En las palabras iniciales, el Padre está describiendo el llamado de Su Mesías (mas tarde referido como “Mi Siervo” -- Isaías 49:6). “Yo Jehová te he llamado en justicia”. También, el Padre está prometiendo participación completa en la misión de Su Mesías. “Yo Jehová… te sostendré por la mano; te guardaré ”. Esto sería esencial, porque el Mesías iría como un siervo humilde, dependiente (“Mi siervo”): “tomando forma de siervo… se humilló a sí mismo, haciéndose obediente hasta la muerte, y muerte de cruz” (Filipenses 2:7-8).
Luego, el Padre ofrece esta gran promesa de la función principal del Cristo al venir a la tierra. “Yo… te pondré por pacto al pueblo”. Cristo Jesús Mismo sería dado al pueblo de Dios como Su nuevo pacto con ellos. El nuevo pacto de gracia estaba reemplazando el antiguo pacto de la ley. Pero, no era tan solo un asunto de prescribir nuevos términos. En lugar de eso, ahora una Persona estaba siendo dada, y Él Mismo sería la suma y sustancia del pacto. “Y aquel Verbo fue hecho carne, y habitó entre nosotros… lleno de gracia y de verdad.” (Juan 1:14)

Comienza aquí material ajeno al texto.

`src/rtl/adder_sched_pkg.sv`:
```
// Shared types and constants for the round-robin adder scheduler.
package adder_sched_pkg;

    typedef enum logic [1:0] {
        S_IDLE,
        S_WAIT,
        S_RESP
    } state_e;

    localparam int OPW  = 4;
    localparam int SUMW = 5;

    function automatic int id_width(input int n);
        return (n <= 1) ? 1 : $clog2(n);
    endfunction

endpackage

```
`src/rtl/rr_pick.sv`:
```
// Rotating-priority one-hot picker: first set request at or after ptr_i.
module rr_pick
    import adder_sched_pkg::*;
#(
    parameter int N   = 4,
    parameter int IDW = 2
) (
    input  logic [N-1:0]   req_i,
    input  logic [IDW-1:0] ptr_i,
    output logic [N-1:0]   gnt_o,
    output logic [IDW-1:0] idx_o,
    output logic           any_o
);

    int j;

    always_comb begin
        gnt_o = '0;
        idx_o = '0;
        any_o = 1'b0;
        j     = 0;
        for (int k = 0; k < N; k++) begin
            j = (int'(ptr_i) + k) % N;
            if (!any_o && req_i[IDW'(j)]) begin
                any_o               = 1'b1;
                gnt_o[IDW'(j)]      = 1'b1;
                idx_o               = IDW'(j);
            end
        end
    end

endmodule

```
`src/rtl/adder_rr_scheduler.sv`:
```
// Round-robin front end sharing one 4-bit adder among NUM_REQ requesters,
// one operation in flight, tagged result on a valid/ready response port.
module adder_rr_scheduler
    import adder_sched_pkg::*;
#(
    parameter int NUM_REQ = 4,
    parameter int ADD_LAT = 1,
    parameter int IDW     = id_width(NUM_REQ)
) (
    input  logic                   clk,
    input  logic                   rst_n,
    input  logic [NUM_REQ-1:0]     req_valid,
    output logic [NUM_REQ-1:0]     req_ready,
    input  logic [NUM_REQ*OPW-1:0] req_a,
    input  logic [NUM_REQ*OPW-1:0] req_b,
    input  logic [NUM_REQ-1:0]     req_cin,
    output logic [OPW-1:0]         add_a,
    output logic [OPW-1:0]         add_b,
    output logic                   add_cin,
    input  logic [SUMW-1:0]        add_sum,
    output logic                   rsp_valid,
    input  logic                   rsp_ready,
    output logic [IDW-1:0]         rsp_id,
    output logic [SUMW-1:0]        rsp_sum
);

    localparam int CW = id_width(ADD_LAT + 1);

    state_e          state_q;
    logic [IDW-1:0]  ptr_q;
    logic [IDW-1:0]  ptr_d;
    logic [CW-1:0]   cnt_q;
    logic [OPW-1:0]  add_a_q;
    logic [OPW-1:0]  add_b_q;
    logic            add_cin_q;
    logic            rsp_valid_q;
    logic [IDW-1:0]  rsp_id_q;
    logic [SUMW-1:0] rsp_sum_q;

    logic [NUM_REQ-1:0] gnt;
    logic [IDW-1:0]     gidx;
    logic               any;

    rr_pick #(
        .N   (NUM_REQ),
        .IDW (IDW)
    ) u_pick (
        .req_i (req_valid),
        .ptr_i (ptr_q),
        .gnt_o (gnt),
        .idx_o (gidx),
        .any_o (any)
    );

    assign ptr_d = (int'(gidx) == NUM_REQ - 1) ? '0 : gidx + 1'b1;

    // Grant is only visible while idle and out of reset.
    assign req_ready = (state_q == S_IDLE && rst_n) ? gnt : '0;

    always_ff @(posedge clk or negedge rst_n) begin
        if (!rst_n) begin
            state_q     <= S_IDLE;
            ptr_q       <= '0;
            cnt_q       <= '0;
            add_a_q     <= '0;
            add_b_q     <= '0;
            add_cin_q   <= 1'b0;
            rsp_valid_q <= 1'b0;
            rsp_id_q    <= '0;
            rsp_sum_q   <= '0;
        end else begin
            unique case (state_q)
                S_IDLE: begin
                    if (any) begin
                        add_a_q   <= req_a[gidx*OPW +: OPW];
                        add_b_q   <= req_b[gidx*OPW +: OPW];
                        add_cin_q <= req_cin[gidx];
                        rsp_id_q  <= gidx;
                        ptr_q     <= ptr_d;
                        cnt_q     <= CW'(ADD_LAT);
                        state_q   <= S_WAIT;
                    end
                end
                S_WAIT: begin
                    if (cnt_q == '0) begin
                        rsp_sum_q   <= add_sum;
                        rsp_valid_q <= 1'b1;
                        state_q     <= S_RESP;
                    end else begin
                        cnt_q <= cnt_q - 1'b1;
                    end
                end
                S_RESP: begin
                    if (rsp_ready) begin
                        rsp_valid_q <= 1'b0;
                        state_q     <= S_IDLE;
                    end
                end
                default: state_q <= S_IDLE;
            endcase
        end
    end

    assign add_a     = add_a_q;
    assign add_b     = add_b_q;
    assign add_cin   = add_cin_q;
    assign rsp_valid = rsp_valid_q;
    assign rsp_id    = rsp_id_q;
    assign rsp_sum   = rsp_sum_q;

endmodule

```
`config.mk`:
```
export PLATFORM = sky130hd
export DESIGN_NAME = adder_rr_scheduler
export DESIGN_NICKNAME = d
export VERILOG_FILES = /design/src/rtl/adder_sched_pkg.sv /design/src/rtl/rr_pick.sv /design/src/rtl/adder_rr_scheduler.sv
export SDC_FILE = /design/constraint.sdc
export NUM_CORES = 1
export LEC_CHECK = 0
export BUFFER_PORTS_ARGS = -buffer_cell sky130_fd_sc_hd__buf_2
export CAP_MARGIN = 10
export CORE_MARGIN = 3
export CORE_UTILIZATION = 35
export DETAILED_ROUTE_END_ITERATION = 10
export SYNTH_ARGS = -nofsm -noshare
export SYNTH_HDL_FRONTEND = slang
export SYNTH_SLANG_ARGS = --single-unit
```
`constraint.sdc`:
```
create_clock -name clk -period 3 [get_ports clk]
set_clock_uncertainty 0.15 [all_clocks]
set_input_delay 0 -clock clk [delete_from_list [all_inputs] [get_ports clk]]
set_output_delay 0 -clock clk [all_outputs]
set_load 0.03 [all_outputs]
```
-- Yosys cells after proc, flatten, opt, wreduce, memory -nomap -nowiden
Index checks and enable logic that the tools add are counted.
- output and inout port bits: 21
- flip-flop bits (word level): 22
- shift-type cells: 2
- add/sub/neg operators: 5
- reductions and logical operators: 19
- multiplexer cells: 46
- equal/unequal tests: 6
- bitwise operators: 4
- order comparisons: 9
- operator list (operator ; count):
    16-bit by 5-bit variable part select with 4-bit output ; 2
    1-bit 2-to-1 mux ; 21
    4-bit 2-to-1 mux ; 5
    2-bit by 4-bit < comparator with 1-bit output (second input constant) ; 4
    2-bit 2-to-1 mux ; 8
    4-bit bitwise OR ; 3
    1-bit binary-select mux with 2-bit select ; 5
    1-bit demux with 2-bit select ; 4
    2-bit by 1-bit >= comparator with 1-bit output (second input constant) ; 4
    1-bit logical AND ; 8
    2-bit inequality test (second input constant) ; 3
    2-bit one-hot mux with 3 select lines ; 1
    2-bit AND reduction ; 3
    3-bit AND reduction ; 2
    2-bit by 1-bit adder with 2-bit output (second input constant) ; 2
    2-bit adder (second input constant) ; 2
    2-bit by 1-bit == test with 1-bit output (second input constant) ; 2
    1-bit one-hot mux with 2 select lines ; 2
    2-bit nonzero test ; 2
    1-bit zero test ; 3
    2-bit by 3-bit < comparator with 1-bit output (second input constant) ; 1
    2-bit == test (second input constant) ; 1
    2-bit zero test ; 1
    1-bit NOT ; 1
    1-bit subtractor (second input constant) ; 1

-- Depth between registers and ports, before layout
- word-level depth: 15
- mapped depth: 10
- mapped depth without buffers: 8

-- Hierarchy
From an unflattened synthesis, not the netlist that was laid out.
- cell total of the unflattened synthesis: 138
- area total of the unflattened synthesis: 1697.9 um^2
- modules (own cells, without submodules) (module ; cells each ; times used ; area each (um^2) ; seq. area each (um^2)):
    adder_rr_scheduler ; 76 ; 1 ; 1166.1 ; 550.5
    rr_pick ; 62 ; 1 ; 531.8 ; 0.0

-- Worst setup path after synthesis
Ideal clock, no wire load.
- path type: register -> register
- start: reg ptr_q[0]
- end: reg add_a_q[0] (netlist: add_a[0])
- arrival time: 2631 ps
- setup time: 126 ps
- cell stages (with the launch flop): 10
- path buffers: 2
- setup slack: 93 ps
- clock period less this slack: 2907 ps
- path through: dfrtp_1 -> buf_2 -> inv_1 -> ha_1 -> buf_6 -> mux4_2 -> a211o_4 -> o21ai_1 -> nor2_1 -> a221o_1
- word-level cells in the longest chain between the ends: 14
- elaborated cells on any way between the ends: 31
- classes of those cells: add/sub (3); shift (1); mux (20); reduce/logical (7)
- RTL lines (item ; RTL line ; RTL):
    start: declaration ; adder_rr_scheduler.sv:30 ; logic [IDW-1:0] ptr_q;
    start signal: assignment ; adder_rr_scheduler.sv:79 ; ptr_q <= ptr_d;
    branches (longest 14 deep; another with 2-bit by 1-bit adder with 2-bit output) ; -- ;
    end signal: assignment ; adder_rr_scheduler.sv:75 ; add_a_q <= req_a[gidx*OPW +: OPW];
    end: declaration ; adder_rr_scheduler.sv:33 ; logic [OPW-1:0] add_a_q;
Parallel ways; which one is timed is not known. The select of a mux whose other input is x is not followed.
A chain may end at the register's enable or synchronous reset.

-- Worst setup path in the final report
- start: reg ptr_q[0]
- end: out req_ready[0]
- word-level cells in the longest chain between the ends: 14
- elaborated cells on any way between the ends: 52
- classes of those cells: add/sub (3); order compare (8); mux (28); bitwise (3); reduce/logical (10)
- RTL lines (item ; RTL line ; RTL):
    branches (longest 12 deep; another with 2-bit by 4-bit < comparator with 1-bit output) ; -- ;
    4-bit 2-to-1 mux * ; rr_pick.sv:24 ; if (!any_o && req_i[IDW'(j)]) begin
    4-bit 2-to-1 mux * ; adder_rr_scheduler.sv:58 ; assign req_ready = (state_q == S_IDLE && rst_n) ? gnt : '0;
    end: declaration ; adder_rr_scheduler.sv:13 ; output logic [NUM_REQ-1:0] req_ready,
Every way passes the cells marked *. The select of a mux whose other input is x is not followed.

==> summary.md <==
| Metric | Value |
|---|---|
| Die Area | `5633 µm²` |
| Share of layout cells above drive strength 1 | `35.23%` |
| Initial Util | `37.30%` |
| Final wirelength | `4851 µm` |
| Cells on worst reg2reg path | `7` |
| IO Count | `69` |
| Critical Path AT | `2490 ps` |
| Lkg Pwr | `1.157 nW` |
| Post-Layout Cell Count | `333` |
| Worst Setup EP | `req_ready[0]` |
| Pwr Total | `2.452 mW` |
| Die Y | `75.06 µm` |
| Worst hold path class | `in2reg` |
| Layout Nets | `338` |
| Post-CTS sizing | `0` |
| Number of remaining DRC errors | `0` |
| Crit path required time | `2850 ps` |
| Pin count of the biggest net entering global routing | `24` |
| RSZ-0062 raised after global routing | `no` |
| Gr usage total | `18.05%` |
| Prevailing post-synth register cell | `dfrtp_1` |
| Mapped Cells | `178` |
| Slack of the worst reg-to-reg path | `460 ps` |
| Crit Reg-Reg Startpoint | `ptr_q[0]` |
| Clock latency on the worst-skew pair | `260 ps` |
| WS Path Type | `reg2out` |
| Setup crit start | `ptr_q[0]` |
| Final setup fails | `0` |
| Mean Syn Cell Area | `9.377 µm²` |
| DP Cell Count | `300` |
| Syn Std Cell Area | `1669 µm²` |
| Endpoint class of the critical path | `output pin` |
| Post-Syn Nets | `234` |
| Fillers | `401` |
| Seq/Total Area, Yosys | `32.98%` |
| Yosys synthesis warning count | `0` |
| DR iter-0 viols | `78` |
| Power Dens Cells | `1004 nW/µm²` |
| Post-synthesis async set-or-reset flop share | `100.0%` |
| Final min period | `2639 ps` |
| Post-synth EDFFs | `0` |
| Reg2reg end | `add_a[0]` |
| Root Buffer | `clkbuf_8` |
| Fin. Hold Viols | `0` |
| Post-synthesis cell type count | `39` |
| Maxcap violations | `0` |
| Vias per cell | `5.189` |
| Detailed Place HPWL | `3274 µm` |
| Antenna Cells | `0` |
| Vias | `1728` |
| Area Overhead vs Synth | `46.33%` |
| Core area | `4474 µm²` |
| HP Start | `req_b[2]` |
| H-tree depth reported by CTS | `1` |
| Post-CTS Setup Repair Bufs | `0` |
| GPL Wtd Cong | `0.8058` |
| Commonest non-fill, non-tap cells in the layout | `68 x buf_2, 29 x dlygate4sd3_1, 24 x nand2_1, 22 x dfrtp_1, 15 x nor2_1` |
| Yosys reg bits | `22` |
| Final antenna-violating net count | `0` |
| Worst-path fanout max | `8` |
| Reg clk slew, reported paths | `80 ps` |
| # hold bufs at CTS | `29` |
| TritonRoute pass-1 iters | `4` |
| Slew @ Worst Pin | `510.8 ps` |
| Die Span X | `75.06 µm` |
| Congestion Overflow GR | `0` |
| Final Cycle Share | `87.96%` |
| Peak supply drop | `0.4540 mV` |
| Critical Path Start Type | `register` |
| CTS Sinks | `22` |
| Final Util | `54.59%` |
| Slew HR | `65.95%` |
| Port bufs | `68` |
| CTS tree | `done` |
| Setup TNS | `0 ps` |
| Commonest non-fill, non-tap cell in the layout | `buf_2` |
| Bufs on Longest Clock Path | `2` |
| Vias in the first global route | `1649` |
| Initial antenna violation count | `0` |
| Status | `complete, no violations` |
| Final Slew Violations | `0` |
| Routed wire length per instance | `14.57 µm` |
| Global-route wire length before repair | `7810 µm` |
| Peak Freq | `378.9 MHz` |
| Rows | `24` |
| CTS Buf Count | `3` |
-- metrics by stage --
stage | hold WS, ps | setup slack (ps) | area (µm²)
final | 4.587 | 361.1 | 2442
after global routing | 42.42 | 247.6 | 2442
after CTS | 2.327 | 355.0 | 2442
after detailed placement | -150.7 | 449.7 | 2097
after global placement | -151.0 | 510.8 | 2097
after floorplan | -445.6 | 92.71 | 1669
-- kinds of logic (layout without fill, tap and decap cells) --
family / count (synthesis) / after routing / synth area share [%]
AND/OR/NAND/NOR: 66 / 66 / 18.82
multiplexers: 28 / 28 / 19.26
adder cells (fa/ha/maj): 8 / 8 / 5.997
buffers and inverters: 12 / 115 / 3.598
flip-flops: 22 / 22 / 32.98
AO/OA/AOI/OAI: 42 / 42 / 19.34
-- power by group --
| group | switching (mW) | internal [mW] | total, mW |
|---|---|---|---|
| Clock | 0.0945 | 0.117 | 0.212 |
| Sequential | 0.0849 | 0.452 | 0.537 |
| Combinational | 1.01 | 0.690 | 1.70 |
| Total | 1.19 | 1.26 | 2.45 |
-- cells in the mapped netlist, drive strengths merged, types with 4 or more instances --
library cell | n | share of area, %
mux2 | 13 | 8.8
dfrtp | 22 | 33
nand2 | 25 | 6.6
buf | 4 | 1.7
a21oi | 5 | 1.5
a221o | 4 | 2.4
nor2 | 15 | 3.4
nand3 | 4 | 1.2
mux2i | 14 | 9.1
nor3 | 8 | 2.4
inv | 6 | 1.3
a21boi | 4 | 1.8
a31oi | 4 | 1.9
o21ai | 6 | 1.8
ha | 8 | 6.0
nand2b | 5 | 1.9
-- worst max-delay path, cell delays in order (launching register included) --
cell and delay [ps]:
dfrtp_1 350, inv_1 60, ha_1 330, buf_4 180, or3_1 380, nor3_1 150, a31oi_1 60, o32ai_1 230
nand2_1 110, a31oi_1 170, buf_2 220
-- worst min path at each step --
stage / end / slack (ps) / depth (start not counted)
after floorplan: add_a[0] / -450 / 0
after global placement: rsp_valid / -150 / 1
after detailed placement: rsp_valid / -150 / 1
after CTS: add_b[2] / 2 / 4
after global routing: add_b[2] / 40 / 4
final: add_b[2] / 5 / 4
-- layout make-up --
cell class,count,area (µm²),share of cell area (%)
multi-input cells,144,1059,43.34
inverters,6,22.52,0.9221
clock buffers,4,55.05,2.254
well taps,52,65.06,2.664
repair buffers,105,690.7,28.28
flip-flops and latches,22,550.5,22.54
-- sequential cells by signal, summed over array words and instances (netlist names), 2 cells and up --
| name | count |
|---|---|
| state_q | 2 |
| rsp_id | 2 |
| rsp_sum | 5 |
| ptr_q | 2 |
| add_b | 4 |
| add_a | 4 |
-- routing by layer --
layer | track usage [%] | routed length (µm) | up-vias
met1 | 23.64 | 2110 | 797
met2 | 30.27 | 2446 | 53
met3 | 4.272 | 224 | 8
li1 | - | - | 870
met4 | 3.953 | 70 | 0
met5 | 0 | 0 | -
(Power assumes the default switching activity.)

Este nuevo pacto de gracia que Dios tiene para Su pueblo está todo relacionado a una persona, el Señor Cristo Jesús. Él Mismo es la encarnación de todo lo que el nuevo pacto promete. En el nuevo testamento, el Señor promete Justicia. Esta justicia se encuentra en una persona.
“He aquí que vienen días, dice JEHOVÁ, en que levantaré a David renuevo justo, y reinará como Rey, el cual será dichoso, y hará juicio y justicia en la tierra. En sus días será salvo Judá, e Israel habitará confiado; y este será Su nombre con el cual le llamarán: JEHOVÁ, JUSTICIA NUESTRA” (Jeremías 23:5-6). Paz es prometida en este pacto de gracia. Esta paz también es encontrada en una persona. “Pero ahora en Cristo Jesús, vosotros que en otro tiempo estabais lejos, habéis sido hechos cercanos por la sangre de Cristo. Porque Él es nuestra paz” (Efesios 2:13-14). Sí, a todo lo que el Señor promete por gracia se entra inicialmente, y continuamente, por medio de una relación humilde, dependiente, con el Señor Cristo Jesús.